• **DATA RECORDS**:
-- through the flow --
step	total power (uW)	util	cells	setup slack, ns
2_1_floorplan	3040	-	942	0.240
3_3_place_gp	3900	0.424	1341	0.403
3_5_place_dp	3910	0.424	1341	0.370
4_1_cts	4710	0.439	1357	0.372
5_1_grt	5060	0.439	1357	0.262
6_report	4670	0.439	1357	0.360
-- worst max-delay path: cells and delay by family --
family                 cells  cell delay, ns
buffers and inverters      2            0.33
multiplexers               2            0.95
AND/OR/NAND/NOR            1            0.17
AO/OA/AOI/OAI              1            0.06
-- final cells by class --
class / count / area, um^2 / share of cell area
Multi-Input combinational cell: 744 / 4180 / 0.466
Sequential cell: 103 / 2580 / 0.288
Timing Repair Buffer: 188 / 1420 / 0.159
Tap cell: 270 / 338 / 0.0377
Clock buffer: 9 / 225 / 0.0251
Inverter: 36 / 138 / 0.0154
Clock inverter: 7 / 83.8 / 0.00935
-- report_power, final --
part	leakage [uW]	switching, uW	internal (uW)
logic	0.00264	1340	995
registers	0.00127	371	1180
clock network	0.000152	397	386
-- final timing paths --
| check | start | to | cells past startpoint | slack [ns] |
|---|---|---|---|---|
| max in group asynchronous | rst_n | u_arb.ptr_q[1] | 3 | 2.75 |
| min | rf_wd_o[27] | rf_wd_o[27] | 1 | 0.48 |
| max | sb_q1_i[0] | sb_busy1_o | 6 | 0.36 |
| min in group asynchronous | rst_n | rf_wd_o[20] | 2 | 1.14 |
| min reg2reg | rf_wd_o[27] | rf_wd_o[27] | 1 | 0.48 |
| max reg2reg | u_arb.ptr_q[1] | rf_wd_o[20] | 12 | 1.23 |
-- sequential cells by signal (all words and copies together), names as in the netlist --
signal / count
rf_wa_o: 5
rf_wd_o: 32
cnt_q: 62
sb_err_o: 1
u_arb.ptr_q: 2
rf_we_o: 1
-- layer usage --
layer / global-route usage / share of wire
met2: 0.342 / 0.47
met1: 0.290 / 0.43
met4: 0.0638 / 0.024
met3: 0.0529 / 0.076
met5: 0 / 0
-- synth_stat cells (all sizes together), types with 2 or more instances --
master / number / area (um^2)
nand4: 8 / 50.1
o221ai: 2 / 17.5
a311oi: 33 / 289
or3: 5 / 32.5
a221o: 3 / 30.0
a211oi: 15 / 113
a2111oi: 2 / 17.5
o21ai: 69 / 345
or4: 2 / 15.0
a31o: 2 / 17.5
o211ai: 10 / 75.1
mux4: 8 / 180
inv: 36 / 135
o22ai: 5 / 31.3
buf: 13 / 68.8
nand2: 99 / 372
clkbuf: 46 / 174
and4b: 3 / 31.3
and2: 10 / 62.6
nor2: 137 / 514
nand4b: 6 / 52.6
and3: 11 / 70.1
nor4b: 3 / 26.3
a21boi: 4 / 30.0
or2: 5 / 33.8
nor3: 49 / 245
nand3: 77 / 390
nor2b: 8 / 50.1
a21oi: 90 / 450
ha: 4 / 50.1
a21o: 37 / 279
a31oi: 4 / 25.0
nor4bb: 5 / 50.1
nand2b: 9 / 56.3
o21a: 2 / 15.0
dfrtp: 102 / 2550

• **WHAT IS NEEDED**:
For each line above that includes "class", make a copy.

• **COMPLETED EXERCISE**:
-- final cells by class --
class / count / area, um^2 / share of cell area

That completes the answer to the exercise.